(Stored items)
┄┄┄┄┄┄

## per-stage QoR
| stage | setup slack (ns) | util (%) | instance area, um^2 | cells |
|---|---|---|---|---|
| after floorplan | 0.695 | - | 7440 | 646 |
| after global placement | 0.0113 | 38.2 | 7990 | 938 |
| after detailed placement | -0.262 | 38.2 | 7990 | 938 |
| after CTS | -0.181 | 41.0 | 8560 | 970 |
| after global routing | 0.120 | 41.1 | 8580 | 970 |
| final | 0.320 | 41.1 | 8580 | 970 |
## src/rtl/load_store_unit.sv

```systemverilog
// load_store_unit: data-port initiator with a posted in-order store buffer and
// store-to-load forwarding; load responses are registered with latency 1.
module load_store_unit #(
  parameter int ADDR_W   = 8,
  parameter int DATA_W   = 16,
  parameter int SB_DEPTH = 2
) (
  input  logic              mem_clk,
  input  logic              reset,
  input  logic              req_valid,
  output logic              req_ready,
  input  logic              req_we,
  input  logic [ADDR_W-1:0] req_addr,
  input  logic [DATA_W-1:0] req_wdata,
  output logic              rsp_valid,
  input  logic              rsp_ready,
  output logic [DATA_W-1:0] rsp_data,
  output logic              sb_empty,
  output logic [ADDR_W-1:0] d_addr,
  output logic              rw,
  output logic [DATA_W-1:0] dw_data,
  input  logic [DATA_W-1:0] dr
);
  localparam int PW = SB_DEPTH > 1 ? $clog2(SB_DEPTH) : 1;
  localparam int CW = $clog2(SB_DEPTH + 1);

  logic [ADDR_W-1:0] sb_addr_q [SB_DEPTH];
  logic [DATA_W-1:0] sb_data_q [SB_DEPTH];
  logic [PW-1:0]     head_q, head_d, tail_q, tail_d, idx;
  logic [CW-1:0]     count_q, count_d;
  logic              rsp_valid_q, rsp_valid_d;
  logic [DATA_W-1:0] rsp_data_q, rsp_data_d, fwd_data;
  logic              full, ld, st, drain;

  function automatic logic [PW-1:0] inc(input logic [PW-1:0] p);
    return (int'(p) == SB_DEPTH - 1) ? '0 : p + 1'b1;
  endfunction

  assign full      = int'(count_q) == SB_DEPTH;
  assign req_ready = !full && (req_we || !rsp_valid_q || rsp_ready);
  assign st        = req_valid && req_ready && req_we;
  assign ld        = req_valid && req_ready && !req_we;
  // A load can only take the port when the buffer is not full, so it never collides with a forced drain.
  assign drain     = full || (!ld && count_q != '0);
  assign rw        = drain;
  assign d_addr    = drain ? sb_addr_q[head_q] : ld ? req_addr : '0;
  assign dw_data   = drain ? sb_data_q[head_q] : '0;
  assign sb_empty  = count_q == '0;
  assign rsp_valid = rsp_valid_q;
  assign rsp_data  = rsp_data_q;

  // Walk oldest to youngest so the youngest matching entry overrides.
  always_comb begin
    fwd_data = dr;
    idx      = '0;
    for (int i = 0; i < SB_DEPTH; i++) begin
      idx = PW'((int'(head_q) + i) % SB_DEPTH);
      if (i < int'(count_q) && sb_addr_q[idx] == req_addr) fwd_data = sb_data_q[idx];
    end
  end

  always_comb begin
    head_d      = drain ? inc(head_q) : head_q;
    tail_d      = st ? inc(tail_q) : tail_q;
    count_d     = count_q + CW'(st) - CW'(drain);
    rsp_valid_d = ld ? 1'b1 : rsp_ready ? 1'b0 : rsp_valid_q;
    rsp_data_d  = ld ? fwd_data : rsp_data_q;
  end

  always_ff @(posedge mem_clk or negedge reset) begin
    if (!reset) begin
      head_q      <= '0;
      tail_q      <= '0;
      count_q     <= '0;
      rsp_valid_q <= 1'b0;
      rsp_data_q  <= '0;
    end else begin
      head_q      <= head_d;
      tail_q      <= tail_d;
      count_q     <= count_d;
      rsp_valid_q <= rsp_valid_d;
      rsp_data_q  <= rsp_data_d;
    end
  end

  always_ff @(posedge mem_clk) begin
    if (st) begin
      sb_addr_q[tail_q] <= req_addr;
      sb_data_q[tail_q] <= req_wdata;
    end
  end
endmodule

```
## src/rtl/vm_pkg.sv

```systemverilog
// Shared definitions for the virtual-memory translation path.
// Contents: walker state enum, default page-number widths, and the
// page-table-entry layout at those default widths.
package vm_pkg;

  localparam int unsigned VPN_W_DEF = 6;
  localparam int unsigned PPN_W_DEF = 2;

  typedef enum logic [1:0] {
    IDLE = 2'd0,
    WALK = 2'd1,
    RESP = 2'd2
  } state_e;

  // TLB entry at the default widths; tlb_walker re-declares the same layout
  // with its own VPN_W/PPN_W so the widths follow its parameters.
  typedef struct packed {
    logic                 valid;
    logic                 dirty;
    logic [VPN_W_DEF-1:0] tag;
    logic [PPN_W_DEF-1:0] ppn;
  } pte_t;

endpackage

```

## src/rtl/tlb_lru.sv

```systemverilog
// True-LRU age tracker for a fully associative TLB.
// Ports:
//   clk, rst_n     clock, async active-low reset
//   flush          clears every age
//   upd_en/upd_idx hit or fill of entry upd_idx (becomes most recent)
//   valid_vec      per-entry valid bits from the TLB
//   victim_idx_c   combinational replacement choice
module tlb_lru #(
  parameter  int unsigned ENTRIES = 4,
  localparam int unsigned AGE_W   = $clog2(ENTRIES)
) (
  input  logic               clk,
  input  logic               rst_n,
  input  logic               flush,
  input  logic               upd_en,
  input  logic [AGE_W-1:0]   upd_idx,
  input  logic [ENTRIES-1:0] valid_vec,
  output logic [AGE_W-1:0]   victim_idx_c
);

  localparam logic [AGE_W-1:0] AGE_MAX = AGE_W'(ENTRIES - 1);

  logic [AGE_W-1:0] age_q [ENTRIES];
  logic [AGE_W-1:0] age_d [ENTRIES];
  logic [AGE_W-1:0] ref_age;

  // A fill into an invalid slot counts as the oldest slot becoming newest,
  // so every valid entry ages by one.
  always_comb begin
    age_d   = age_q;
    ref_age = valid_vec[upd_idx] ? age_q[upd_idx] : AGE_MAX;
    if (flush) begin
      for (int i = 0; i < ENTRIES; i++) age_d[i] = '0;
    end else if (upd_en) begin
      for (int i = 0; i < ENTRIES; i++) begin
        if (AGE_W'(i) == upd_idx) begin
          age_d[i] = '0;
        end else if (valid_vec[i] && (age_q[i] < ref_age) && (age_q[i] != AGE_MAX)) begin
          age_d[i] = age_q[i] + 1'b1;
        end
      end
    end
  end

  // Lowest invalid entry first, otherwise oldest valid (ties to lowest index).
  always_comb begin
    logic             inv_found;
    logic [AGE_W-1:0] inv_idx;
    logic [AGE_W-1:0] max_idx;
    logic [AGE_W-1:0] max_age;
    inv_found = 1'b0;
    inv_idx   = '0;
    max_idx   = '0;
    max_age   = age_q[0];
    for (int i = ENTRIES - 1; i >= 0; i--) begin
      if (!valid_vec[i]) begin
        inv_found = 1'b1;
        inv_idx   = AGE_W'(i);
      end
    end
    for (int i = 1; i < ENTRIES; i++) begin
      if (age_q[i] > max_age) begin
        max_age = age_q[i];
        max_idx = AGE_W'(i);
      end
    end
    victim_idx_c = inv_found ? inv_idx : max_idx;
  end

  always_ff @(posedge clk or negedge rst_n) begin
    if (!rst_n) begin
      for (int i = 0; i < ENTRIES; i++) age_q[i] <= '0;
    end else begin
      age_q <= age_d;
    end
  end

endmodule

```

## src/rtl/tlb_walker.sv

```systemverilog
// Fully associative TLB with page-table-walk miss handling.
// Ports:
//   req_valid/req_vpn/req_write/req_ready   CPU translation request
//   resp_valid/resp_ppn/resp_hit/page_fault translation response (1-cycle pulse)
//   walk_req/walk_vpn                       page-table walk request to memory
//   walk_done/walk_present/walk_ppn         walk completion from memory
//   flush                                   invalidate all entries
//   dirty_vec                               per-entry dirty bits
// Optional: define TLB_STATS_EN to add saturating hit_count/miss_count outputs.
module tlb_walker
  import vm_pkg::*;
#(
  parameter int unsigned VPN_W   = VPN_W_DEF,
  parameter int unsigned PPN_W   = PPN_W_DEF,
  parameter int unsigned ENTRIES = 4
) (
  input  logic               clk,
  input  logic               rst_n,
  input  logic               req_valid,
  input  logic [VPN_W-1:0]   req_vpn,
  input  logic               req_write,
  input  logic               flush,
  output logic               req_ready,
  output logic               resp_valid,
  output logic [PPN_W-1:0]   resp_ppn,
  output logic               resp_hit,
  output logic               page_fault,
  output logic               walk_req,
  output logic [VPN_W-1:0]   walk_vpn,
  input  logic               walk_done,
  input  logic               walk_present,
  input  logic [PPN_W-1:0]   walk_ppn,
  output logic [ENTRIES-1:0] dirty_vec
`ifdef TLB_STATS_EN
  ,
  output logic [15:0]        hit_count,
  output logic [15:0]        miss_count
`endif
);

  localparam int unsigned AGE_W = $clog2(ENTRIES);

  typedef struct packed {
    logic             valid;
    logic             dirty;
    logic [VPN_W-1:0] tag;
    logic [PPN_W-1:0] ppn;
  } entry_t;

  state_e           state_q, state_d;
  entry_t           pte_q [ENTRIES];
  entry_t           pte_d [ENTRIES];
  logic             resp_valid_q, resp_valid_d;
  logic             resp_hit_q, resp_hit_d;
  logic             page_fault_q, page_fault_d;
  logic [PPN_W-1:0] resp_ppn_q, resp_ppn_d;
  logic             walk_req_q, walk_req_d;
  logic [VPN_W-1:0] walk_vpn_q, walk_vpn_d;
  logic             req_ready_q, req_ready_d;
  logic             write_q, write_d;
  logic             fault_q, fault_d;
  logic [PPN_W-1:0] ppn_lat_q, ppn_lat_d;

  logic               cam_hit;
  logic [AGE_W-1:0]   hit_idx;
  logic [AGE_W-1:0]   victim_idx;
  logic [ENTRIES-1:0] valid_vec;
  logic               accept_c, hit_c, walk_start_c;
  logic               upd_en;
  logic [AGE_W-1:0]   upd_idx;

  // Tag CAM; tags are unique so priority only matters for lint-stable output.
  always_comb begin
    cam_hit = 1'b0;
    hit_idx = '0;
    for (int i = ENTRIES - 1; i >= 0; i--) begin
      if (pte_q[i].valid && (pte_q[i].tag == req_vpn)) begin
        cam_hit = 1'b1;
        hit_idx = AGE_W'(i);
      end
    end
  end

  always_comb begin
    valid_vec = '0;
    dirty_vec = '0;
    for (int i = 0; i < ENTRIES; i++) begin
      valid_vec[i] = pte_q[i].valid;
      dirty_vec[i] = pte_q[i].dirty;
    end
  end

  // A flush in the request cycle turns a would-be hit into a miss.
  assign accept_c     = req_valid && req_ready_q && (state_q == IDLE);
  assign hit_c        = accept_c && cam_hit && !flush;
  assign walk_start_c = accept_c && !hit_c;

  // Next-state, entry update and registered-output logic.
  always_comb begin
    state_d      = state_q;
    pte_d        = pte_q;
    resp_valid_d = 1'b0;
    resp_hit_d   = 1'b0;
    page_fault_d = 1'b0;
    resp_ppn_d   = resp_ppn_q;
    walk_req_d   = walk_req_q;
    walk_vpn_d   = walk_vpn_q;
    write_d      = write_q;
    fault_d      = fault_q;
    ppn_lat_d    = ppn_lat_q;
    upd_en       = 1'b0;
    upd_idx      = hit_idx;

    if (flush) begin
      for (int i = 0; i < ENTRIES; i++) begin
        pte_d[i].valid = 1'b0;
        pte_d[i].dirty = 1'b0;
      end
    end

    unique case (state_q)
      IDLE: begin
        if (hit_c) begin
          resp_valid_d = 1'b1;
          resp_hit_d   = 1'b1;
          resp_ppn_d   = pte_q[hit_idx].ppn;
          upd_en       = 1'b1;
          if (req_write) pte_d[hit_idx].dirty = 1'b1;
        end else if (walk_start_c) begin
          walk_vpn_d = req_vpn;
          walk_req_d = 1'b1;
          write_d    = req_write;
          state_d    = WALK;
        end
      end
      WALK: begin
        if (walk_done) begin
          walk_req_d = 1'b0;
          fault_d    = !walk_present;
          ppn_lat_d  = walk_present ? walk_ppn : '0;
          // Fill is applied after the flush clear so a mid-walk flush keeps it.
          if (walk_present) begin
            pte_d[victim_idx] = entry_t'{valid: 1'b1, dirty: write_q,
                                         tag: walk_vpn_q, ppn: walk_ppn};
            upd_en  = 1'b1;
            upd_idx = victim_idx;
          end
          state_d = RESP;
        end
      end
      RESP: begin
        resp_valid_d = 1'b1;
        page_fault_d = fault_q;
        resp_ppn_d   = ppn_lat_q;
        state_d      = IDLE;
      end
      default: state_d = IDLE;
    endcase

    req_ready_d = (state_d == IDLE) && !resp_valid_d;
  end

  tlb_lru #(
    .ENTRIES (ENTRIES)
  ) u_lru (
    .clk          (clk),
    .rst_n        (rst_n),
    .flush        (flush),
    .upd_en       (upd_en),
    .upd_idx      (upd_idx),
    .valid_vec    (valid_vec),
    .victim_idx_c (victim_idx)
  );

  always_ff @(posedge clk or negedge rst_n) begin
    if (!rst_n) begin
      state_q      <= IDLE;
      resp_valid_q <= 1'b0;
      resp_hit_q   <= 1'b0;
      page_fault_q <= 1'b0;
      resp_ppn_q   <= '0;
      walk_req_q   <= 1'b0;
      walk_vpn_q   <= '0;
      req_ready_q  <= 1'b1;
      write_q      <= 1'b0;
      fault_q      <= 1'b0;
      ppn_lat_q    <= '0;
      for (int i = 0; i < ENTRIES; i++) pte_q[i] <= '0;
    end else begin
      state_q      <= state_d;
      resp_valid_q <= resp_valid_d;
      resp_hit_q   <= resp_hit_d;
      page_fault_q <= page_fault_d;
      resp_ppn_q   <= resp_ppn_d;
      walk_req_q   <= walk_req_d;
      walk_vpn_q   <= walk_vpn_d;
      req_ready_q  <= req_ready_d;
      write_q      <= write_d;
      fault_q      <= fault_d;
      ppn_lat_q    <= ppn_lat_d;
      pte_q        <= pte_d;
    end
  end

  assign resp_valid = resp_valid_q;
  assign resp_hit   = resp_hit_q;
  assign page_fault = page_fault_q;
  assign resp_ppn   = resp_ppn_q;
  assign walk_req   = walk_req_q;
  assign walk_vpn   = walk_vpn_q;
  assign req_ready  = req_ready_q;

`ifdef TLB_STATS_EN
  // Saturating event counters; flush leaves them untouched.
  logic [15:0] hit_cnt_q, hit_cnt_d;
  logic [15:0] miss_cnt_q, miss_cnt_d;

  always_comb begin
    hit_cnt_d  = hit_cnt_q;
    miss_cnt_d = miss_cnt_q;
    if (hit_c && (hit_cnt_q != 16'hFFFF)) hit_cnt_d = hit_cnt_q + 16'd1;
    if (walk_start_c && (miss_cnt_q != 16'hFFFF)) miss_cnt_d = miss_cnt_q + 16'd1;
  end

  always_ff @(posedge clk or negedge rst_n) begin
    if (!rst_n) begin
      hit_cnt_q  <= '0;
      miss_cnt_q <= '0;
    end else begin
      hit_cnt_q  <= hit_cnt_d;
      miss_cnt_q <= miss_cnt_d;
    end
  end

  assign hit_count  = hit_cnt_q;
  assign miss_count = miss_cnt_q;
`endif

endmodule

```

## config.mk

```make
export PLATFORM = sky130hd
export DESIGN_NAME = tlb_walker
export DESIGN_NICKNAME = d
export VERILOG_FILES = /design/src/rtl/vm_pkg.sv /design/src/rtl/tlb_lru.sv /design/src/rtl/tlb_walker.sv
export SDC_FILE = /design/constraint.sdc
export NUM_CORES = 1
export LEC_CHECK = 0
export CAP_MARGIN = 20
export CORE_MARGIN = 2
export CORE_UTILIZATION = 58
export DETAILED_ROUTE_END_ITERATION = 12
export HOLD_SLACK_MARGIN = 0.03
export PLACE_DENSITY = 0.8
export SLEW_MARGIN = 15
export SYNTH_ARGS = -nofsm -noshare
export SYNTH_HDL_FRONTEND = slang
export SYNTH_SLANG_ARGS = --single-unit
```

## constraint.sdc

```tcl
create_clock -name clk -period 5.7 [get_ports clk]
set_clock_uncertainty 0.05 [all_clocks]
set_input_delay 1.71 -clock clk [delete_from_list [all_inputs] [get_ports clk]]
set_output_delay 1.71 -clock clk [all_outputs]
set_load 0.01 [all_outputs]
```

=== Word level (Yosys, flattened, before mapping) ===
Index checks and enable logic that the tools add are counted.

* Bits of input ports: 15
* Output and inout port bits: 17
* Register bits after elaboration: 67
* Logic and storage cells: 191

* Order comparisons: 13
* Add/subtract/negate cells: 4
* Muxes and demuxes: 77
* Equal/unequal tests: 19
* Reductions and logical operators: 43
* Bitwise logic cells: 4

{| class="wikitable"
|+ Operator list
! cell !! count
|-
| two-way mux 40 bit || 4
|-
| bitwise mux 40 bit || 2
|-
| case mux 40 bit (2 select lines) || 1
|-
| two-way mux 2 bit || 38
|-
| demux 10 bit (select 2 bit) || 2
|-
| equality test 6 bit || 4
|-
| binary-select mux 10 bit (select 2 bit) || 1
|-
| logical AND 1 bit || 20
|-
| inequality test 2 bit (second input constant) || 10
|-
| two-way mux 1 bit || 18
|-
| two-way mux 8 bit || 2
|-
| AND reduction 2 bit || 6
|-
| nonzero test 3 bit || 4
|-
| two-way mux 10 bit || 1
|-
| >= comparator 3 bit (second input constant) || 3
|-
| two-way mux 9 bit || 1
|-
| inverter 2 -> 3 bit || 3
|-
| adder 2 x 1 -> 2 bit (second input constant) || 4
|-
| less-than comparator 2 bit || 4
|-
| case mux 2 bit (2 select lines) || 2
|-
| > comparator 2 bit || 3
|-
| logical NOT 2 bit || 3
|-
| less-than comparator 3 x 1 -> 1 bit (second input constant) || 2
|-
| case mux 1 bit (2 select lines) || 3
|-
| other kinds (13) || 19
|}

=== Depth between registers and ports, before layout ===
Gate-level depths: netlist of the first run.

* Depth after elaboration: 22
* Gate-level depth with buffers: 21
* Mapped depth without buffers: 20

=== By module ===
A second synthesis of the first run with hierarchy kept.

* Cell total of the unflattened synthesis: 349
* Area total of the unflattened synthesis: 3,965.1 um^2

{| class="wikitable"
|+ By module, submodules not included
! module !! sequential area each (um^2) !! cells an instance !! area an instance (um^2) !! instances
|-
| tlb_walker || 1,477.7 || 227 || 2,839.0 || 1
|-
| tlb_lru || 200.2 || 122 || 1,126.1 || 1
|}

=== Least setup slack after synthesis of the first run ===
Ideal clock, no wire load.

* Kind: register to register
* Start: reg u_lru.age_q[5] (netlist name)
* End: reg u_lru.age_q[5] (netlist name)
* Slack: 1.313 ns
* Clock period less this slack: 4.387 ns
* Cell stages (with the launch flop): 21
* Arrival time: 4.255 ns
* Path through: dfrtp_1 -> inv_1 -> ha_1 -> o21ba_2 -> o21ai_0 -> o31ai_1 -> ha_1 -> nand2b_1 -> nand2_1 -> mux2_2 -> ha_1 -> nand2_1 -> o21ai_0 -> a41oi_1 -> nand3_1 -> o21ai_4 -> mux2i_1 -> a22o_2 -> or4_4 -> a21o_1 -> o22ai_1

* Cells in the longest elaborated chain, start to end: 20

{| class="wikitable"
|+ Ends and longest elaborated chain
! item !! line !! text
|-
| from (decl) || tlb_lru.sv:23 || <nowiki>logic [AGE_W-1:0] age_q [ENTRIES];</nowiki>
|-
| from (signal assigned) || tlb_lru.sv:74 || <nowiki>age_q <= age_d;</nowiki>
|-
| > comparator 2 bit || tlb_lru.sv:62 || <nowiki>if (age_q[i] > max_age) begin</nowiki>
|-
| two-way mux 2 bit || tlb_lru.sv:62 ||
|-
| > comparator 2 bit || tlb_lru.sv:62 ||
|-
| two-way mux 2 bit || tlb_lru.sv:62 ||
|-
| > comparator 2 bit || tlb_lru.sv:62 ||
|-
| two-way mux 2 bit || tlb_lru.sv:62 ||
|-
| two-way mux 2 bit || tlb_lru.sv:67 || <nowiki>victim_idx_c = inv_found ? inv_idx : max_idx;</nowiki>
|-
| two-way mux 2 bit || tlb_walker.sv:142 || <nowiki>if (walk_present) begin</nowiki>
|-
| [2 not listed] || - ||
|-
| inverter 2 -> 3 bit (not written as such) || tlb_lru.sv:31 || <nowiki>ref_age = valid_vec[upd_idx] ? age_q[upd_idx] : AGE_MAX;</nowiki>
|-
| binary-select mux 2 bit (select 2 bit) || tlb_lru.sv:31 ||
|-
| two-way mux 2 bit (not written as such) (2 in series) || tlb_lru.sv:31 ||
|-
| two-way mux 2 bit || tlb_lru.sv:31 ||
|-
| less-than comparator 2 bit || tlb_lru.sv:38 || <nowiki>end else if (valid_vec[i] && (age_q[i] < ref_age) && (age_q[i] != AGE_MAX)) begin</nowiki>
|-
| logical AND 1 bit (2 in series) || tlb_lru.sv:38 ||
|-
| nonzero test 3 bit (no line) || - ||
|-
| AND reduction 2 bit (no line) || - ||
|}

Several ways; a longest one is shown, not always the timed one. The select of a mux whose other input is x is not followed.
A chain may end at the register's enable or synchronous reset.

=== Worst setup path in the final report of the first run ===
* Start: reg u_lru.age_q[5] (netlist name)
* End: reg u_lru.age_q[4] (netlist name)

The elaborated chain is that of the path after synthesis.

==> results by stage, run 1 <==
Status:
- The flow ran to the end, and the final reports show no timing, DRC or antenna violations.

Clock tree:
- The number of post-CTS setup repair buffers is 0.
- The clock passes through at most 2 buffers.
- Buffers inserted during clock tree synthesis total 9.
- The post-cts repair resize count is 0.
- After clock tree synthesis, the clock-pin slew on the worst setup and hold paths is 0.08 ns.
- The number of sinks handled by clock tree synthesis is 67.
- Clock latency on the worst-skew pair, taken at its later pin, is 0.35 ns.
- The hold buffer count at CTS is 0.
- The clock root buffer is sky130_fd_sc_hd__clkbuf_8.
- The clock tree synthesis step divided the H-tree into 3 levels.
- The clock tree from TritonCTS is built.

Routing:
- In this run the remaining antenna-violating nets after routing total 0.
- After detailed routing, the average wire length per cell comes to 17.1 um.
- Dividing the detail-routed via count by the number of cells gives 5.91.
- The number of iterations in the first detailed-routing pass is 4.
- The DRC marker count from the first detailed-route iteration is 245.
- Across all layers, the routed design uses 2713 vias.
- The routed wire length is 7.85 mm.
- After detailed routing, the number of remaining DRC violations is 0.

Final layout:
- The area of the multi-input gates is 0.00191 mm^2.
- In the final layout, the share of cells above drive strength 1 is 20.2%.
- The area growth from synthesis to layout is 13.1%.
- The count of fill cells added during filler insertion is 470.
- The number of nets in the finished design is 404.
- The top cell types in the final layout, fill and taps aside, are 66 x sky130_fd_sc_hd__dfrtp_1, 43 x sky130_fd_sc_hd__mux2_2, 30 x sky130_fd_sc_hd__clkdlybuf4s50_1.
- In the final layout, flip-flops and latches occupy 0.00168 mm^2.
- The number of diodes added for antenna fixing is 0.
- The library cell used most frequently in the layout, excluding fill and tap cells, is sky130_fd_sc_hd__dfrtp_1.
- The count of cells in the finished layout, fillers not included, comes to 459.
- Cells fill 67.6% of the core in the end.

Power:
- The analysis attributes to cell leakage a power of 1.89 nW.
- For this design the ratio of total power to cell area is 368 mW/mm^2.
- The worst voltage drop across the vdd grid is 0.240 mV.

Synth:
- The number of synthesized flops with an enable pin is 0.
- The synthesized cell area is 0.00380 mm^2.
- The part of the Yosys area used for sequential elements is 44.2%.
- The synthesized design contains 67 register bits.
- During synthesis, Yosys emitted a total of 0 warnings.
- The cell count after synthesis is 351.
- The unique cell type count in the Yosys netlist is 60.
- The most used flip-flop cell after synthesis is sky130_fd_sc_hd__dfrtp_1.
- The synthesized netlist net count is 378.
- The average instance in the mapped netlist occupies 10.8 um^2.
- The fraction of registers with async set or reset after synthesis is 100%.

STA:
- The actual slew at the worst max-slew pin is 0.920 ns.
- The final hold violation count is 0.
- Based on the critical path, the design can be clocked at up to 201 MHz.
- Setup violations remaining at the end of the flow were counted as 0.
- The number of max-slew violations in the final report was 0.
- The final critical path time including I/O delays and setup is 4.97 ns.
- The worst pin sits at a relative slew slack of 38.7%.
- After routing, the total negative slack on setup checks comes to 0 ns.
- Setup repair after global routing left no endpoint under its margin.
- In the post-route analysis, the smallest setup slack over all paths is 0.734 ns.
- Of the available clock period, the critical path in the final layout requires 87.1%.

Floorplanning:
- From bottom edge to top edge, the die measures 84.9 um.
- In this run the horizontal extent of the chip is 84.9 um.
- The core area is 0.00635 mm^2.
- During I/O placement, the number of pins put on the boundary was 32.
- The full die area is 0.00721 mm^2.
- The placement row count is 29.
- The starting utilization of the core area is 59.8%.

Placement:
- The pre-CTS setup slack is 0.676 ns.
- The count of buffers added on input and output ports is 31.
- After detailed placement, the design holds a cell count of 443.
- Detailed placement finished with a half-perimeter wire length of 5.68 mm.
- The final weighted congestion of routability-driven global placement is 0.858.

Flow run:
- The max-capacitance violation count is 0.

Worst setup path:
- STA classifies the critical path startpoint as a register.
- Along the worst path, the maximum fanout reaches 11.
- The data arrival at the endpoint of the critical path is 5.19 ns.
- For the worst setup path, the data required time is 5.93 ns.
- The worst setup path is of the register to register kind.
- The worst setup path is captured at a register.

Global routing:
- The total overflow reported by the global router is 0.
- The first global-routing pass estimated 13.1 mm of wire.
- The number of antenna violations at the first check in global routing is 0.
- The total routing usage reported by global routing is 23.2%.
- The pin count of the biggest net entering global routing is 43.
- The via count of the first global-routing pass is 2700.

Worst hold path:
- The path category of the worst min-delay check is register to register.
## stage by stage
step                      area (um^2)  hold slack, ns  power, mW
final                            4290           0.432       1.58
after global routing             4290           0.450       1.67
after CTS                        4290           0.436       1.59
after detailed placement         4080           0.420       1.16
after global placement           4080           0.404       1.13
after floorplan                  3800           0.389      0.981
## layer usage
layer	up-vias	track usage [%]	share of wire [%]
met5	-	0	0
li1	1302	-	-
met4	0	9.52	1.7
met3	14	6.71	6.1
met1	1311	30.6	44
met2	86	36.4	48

┄┄┄┄┄┄

--- Exercise prompt ---
Give back, word for word, only the lines above from the line holding "- After clock" to the line holding "- Across all", both included.

--- Your solution ---
- After clock tree synthesis, the clock-pin slew on the worst setup and hold paths is 0.08 ns.
- The number of sinks handled by clock tree synthesis is 67.
- Clock latency on the worst-skew pair, taken at its later pin, is 0.35 ns.
- The hold buffer count at CTS is 0.
- The clock root buffer is sky130_fd_sc_hd__clkbuf_8.
- The clock tree synthesis step divided the H-tree into 3 levels.
- The clock tree from TritonCTS is built.

Routing:
- In this run the remaining antenna-violating nets after routing total 0.
- After detailed routing, the average wire length per cell comes to 17.1 um.
- Dividing the detail-routed via count by the number of cells gives 5.91.
- The number of iterations in the first detailed-routing pass is 4.
- The DRC marker count from the first detailed-route iteration is 245.
- Across all layers, the routed design uses 2713 vias.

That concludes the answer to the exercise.